将棋界歴代1位のタイトル獲得通算99期、通算1534勝675敗を誇る、国民英生棋士の羽生が将棋界のかじ取りを任された。
就任にあたり「初めての役職でまったく慣れていない職務に就くわけですが、大きな責務とやりがいで、身が引き締まる思いです。自分自身もできることをやりきれたらいいなと思います」と所信を表明した
立候補は3月末に決断を下した。
「私自身、本当の意味で将棋界に貢献できるのか考えていたところで、最終的にこのタイミングで出てみようと思いました」と説明した。
羽生は、一昨年8月に発足した「創立100周年記念事業・東西将棋会館建設委員会」の委員長を務める。同時にベスト8まで勝ち進んでいる王座戦挑戦者決定トーナメントなどの対局もある。

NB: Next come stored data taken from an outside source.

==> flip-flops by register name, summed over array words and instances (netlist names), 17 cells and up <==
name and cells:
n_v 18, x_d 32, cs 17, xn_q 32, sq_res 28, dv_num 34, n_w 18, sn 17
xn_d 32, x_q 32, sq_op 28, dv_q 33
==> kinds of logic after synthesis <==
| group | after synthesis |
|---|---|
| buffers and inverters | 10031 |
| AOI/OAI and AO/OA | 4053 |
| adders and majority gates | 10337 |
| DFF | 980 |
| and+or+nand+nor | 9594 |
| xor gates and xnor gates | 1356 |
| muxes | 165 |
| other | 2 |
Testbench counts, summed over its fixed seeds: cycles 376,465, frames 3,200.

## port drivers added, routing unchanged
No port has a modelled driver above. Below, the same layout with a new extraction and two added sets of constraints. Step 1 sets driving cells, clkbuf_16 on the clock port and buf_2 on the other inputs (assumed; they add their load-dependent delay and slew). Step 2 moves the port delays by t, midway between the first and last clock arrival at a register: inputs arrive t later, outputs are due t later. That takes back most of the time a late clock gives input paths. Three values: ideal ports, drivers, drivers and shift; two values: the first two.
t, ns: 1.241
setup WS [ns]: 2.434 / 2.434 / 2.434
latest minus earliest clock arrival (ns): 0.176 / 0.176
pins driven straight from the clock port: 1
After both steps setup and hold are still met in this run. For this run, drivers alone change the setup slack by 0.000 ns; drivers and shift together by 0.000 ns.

棋士としてタイトル100期を目指しながら、会長として創立100周年事業を中心とした業務に奔走する。
「物理的に時間が限られますが、これまでと同じ活動ができるかは未知数。忙しくなった方が、しっかり時間管理をして、メリハリをつけながら活動できると考えています」とした。

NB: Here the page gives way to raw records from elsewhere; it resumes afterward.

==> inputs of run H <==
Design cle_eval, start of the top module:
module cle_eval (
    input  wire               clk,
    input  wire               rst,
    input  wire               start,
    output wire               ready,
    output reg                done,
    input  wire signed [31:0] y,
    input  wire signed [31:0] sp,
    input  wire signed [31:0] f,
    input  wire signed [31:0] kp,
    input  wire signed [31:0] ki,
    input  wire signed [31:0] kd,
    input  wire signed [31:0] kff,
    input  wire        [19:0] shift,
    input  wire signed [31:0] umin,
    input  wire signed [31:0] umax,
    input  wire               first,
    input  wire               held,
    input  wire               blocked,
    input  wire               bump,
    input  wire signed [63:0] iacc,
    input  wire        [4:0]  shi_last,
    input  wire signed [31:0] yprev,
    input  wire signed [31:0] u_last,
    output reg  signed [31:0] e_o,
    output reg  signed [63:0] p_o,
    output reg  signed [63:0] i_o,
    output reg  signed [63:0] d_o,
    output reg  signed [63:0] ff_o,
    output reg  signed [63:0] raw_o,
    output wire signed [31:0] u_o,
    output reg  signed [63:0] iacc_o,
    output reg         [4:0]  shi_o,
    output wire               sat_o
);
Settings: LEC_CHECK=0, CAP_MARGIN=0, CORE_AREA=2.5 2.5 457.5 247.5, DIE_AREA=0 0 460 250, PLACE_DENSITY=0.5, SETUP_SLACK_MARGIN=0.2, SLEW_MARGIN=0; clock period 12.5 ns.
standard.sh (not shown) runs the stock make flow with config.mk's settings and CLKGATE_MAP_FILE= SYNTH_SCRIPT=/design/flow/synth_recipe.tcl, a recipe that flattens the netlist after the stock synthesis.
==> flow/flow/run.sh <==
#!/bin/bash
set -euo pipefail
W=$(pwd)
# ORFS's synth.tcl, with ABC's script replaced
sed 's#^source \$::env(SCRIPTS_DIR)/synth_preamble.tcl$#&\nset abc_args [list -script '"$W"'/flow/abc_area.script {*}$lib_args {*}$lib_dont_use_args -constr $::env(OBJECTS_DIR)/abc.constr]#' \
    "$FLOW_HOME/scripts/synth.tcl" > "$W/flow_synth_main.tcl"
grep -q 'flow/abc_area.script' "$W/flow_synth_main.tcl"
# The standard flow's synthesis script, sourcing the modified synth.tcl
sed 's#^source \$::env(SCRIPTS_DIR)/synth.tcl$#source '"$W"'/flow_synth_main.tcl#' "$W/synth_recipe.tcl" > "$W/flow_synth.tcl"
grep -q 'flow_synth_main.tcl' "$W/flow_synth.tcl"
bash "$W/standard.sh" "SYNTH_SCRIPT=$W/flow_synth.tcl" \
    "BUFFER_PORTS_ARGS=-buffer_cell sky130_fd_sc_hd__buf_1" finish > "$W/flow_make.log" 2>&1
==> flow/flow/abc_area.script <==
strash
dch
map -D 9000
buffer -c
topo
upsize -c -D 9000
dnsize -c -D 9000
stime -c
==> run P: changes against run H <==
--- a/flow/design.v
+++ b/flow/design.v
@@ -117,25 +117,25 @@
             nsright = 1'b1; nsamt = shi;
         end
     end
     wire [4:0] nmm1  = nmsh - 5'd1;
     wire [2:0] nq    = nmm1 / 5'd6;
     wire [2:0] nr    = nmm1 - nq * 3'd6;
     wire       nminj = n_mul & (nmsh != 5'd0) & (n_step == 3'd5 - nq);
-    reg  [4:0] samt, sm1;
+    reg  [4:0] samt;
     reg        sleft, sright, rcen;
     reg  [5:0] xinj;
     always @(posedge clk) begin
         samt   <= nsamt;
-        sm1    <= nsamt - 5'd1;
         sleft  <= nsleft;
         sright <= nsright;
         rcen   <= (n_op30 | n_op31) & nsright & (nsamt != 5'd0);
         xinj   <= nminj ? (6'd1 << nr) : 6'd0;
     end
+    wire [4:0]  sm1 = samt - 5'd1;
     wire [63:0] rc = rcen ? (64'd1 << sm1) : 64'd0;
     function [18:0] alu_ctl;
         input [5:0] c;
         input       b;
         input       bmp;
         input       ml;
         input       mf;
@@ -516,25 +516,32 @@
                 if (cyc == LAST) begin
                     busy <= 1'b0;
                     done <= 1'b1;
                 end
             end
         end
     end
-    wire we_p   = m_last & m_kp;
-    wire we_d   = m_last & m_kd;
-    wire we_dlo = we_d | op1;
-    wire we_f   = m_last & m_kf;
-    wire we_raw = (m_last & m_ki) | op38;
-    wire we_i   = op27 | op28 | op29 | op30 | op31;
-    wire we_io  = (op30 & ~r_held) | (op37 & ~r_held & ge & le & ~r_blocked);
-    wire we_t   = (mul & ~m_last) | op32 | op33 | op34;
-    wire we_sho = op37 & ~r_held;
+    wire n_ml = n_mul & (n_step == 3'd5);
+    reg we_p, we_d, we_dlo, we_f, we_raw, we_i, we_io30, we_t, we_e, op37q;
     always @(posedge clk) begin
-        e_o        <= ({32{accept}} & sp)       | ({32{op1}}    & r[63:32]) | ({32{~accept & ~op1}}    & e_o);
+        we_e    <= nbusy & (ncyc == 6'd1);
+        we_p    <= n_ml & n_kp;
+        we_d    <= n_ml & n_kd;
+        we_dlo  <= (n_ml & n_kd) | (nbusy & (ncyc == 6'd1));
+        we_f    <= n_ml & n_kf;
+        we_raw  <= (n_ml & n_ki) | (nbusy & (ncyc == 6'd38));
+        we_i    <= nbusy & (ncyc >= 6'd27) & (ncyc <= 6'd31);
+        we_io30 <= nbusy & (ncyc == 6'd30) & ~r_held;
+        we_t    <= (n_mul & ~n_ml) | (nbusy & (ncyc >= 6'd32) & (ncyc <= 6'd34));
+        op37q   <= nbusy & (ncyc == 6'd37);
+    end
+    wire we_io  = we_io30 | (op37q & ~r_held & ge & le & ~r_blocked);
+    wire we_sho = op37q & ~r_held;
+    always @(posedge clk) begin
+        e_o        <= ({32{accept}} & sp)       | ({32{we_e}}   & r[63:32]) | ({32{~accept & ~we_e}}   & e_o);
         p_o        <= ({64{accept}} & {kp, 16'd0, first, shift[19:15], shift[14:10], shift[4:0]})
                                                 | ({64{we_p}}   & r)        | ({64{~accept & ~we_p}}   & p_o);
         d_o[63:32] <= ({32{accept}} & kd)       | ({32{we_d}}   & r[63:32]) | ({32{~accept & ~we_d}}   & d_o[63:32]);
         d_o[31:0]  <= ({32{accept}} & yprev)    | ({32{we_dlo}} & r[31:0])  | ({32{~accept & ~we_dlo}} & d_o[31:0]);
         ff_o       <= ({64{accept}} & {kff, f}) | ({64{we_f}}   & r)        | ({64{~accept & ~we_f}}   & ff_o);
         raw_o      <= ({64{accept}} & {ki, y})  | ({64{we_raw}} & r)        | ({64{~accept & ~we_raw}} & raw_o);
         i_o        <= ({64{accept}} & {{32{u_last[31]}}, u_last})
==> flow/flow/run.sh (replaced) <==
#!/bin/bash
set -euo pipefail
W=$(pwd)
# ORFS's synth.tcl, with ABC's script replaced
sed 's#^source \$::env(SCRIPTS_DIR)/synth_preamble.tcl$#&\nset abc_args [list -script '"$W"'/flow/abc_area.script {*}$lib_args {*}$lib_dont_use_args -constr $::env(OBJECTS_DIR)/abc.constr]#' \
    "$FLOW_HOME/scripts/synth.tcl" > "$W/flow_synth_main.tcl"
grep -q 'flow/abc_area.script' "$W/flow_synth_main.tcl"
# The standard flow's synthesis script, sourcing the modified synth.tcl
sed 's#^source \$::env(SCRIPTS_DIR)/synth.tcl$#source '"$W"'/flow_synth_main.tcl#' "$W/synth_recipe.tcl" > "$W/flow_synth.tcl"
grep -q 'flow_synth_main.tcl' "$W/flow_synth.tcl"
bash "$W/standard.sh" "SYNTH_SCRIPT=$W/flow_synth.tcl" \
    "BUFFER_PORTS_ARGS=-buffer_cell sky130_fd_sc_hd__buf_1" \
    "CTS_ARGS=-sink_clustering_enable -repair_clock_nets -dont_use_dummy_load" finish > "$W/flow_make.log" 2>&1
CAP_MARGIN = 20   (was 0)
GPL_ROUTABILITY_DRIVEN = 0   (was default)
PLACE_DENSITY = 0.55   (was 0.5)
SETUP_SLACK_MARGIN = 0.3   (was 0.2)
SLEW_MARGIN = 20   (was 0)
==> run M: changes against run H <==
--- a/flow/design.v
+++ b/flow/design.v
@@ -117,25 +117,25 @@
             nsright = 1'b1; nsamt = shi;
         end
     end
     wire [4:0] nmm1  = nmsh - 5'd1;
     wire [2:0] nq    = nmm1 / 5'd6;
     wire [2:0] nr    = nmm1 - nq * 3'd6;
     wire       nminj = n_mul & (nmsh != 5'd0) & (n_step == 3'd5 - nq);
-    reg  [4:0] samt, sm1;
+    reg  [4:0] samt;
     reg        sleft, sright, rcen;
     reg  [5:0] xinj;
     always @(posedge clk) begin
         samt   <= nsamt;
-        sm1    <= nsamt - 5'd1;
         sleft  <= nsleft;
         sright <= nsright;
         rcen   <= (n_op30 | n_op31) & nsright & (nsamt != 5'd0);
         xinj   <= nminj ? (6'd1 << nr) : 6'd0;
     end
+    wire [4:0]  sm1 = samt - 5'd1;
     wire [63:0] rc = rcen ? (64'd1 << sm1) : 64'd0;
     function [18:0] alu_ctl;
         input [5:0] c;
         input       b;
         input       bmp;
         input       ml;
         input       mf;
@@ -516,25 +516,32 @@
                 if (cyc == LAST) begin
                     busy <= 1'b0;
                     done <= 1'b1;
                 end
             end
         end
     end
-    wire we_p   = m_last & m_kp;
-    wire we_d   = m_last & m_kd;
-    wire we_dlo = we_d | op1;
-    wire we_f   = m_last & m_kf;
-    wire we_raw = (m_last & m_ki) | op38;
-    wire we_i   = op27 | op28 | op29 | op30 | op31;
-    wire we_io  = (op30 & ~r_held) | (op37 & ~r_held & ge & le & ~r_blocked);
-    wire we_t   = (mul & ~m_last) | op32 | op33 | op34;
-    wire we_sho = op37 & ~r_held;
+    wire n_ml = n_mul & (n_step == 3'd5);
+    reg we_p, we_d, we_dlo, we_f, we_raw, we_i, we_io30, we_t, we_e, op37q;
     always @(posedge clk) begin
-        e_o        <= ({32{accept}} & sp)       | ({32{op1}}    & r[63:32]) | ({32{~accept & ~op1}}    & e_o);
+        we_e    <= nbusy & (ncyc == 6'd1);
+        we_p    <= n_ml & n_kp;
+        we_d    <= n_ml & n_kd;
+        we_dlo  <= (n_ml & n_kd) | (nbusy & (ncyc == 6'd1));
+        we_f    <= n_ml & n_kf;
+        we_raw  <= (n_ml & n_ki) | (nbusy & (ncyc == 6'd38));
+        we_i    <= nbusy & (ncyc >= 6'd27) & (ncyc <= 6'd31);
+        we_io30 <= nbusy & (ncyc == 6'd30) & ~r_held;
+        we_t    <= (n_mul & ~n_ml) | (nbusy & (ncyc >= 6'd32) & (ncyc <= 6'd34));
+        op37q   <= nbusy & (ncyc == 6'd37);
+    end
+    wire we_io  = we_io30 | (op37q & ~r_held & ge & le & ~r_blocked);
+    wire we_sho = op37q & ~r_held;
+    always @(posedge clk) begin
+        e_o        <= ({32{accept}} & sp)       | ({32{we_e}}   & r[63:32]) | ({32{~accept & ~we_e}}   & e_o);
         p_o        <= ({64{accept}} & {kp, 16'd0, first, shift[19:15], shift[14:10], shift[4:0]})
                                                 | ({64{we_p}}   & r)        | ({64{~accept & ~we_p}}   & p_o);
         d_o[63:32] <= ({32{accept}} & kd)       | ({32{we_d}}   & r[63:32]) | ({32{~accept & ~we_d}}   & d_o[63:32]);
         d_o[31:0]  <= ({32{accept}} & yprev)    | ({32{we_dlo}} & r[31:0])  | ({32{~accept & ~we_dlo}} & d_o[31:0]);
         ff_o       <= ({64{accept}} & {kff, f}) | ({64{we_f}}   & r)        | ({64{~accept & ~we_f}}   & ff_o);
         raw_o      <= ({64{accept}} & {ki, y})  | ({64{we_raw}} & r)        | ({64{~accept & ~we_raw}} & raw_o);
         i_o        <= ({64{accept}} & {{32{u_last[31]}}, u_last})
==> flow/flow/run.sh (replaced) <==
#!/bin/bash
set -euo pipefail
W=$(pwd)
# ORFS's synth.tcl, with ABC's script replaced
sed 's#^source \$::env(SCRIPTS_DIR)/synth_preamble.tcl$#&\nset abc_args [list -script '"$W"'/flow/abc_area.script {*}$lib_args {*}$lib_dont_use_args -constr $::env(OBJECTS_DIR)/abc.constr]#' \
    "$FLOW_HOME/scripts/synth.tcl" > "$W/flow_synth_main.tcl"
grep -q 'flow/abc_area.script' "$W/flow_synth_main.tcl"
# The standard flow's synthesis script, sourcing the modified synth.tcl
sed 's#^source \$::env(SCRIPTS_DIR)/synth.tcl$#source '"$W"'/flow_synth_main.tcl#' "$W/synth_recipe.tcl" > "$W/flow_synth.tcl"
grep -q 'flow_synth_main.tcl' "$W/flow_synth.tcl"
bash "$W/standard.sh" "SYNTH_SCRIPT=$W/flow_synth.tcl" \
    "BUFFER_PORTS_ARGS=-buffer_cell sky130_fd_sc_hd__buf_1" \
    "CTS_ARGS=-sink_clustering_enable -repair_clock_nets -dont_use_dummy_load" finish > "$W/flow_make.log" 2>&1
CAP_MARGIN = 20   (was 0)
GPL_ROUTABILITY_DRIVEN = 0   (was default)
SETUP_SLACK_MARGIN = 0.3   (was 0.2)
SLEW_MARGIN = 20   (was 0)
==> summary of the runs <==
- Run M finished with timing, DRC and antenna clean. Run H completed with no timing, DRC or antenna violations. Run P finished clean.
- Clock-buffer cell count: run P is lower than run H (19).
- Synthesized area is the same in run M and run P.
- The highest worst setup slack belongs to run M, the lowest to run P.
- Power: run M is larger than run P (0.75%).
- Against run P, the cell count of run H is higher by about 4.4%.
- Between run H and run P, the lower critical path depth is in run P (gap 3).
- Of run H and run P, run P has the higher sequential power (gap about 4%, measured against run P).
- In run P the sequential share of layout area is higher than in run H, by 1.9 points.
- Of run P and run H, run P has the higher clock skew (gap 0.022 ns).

8日前には藤井聡太7冠が誕生したばかり。藤井の登場と同時に「観る将」と呼ばれる新たなファンも増えて、応援も多様化してきた。
多様化したファンのニーズに応えられるサービスの提供が大きな課題と考えている。また、「地方自治体と連係して、その場所の活性化のお手伝いができたら」といったビジョンも披露した。
【羽生善治(はぶ・よしはる)】
1970年(昭45)9月27日、埼玉県所沢市生まれ。故二上達也九段門下。1985年、15歳でプロに。1989年に初タイトルとなる竜王獲得。
1994年初の名人に。1996年、当時あった将棋界の7大タイトルをすべて制覇。2018年2月、囲碁の井山裕太本因坊と一緒に国民栄誉賞を受章。
タイトル獲得は竜王7、名人9、王位18、王座24、棋王13、王将12、棋聖16の計99期。
今年1~3月には、2020年秋以来となるタイトル戦に登場。王将戦7番勝負で藤井聡太王将に挑戦したが、2勝4敗で敗れた。
藤井七冠が、記録としてどこまで行くのか、ますます興味は尽きない。
■追加:天才同士の会話?
「機械やAIに対して最初はアレルギーがあった」と語る羽生九段。
「ライオンやゴジラは人間よりも体力的には強いが人間の知能で、動物を檻(おり)に入れたりできた。ただ人間が知能で(AIに)追い越されるというのは経験してこなかった」という。
「AIのようなツールが現れたことで、人間の能力を引きだしていくか、未知数」とも。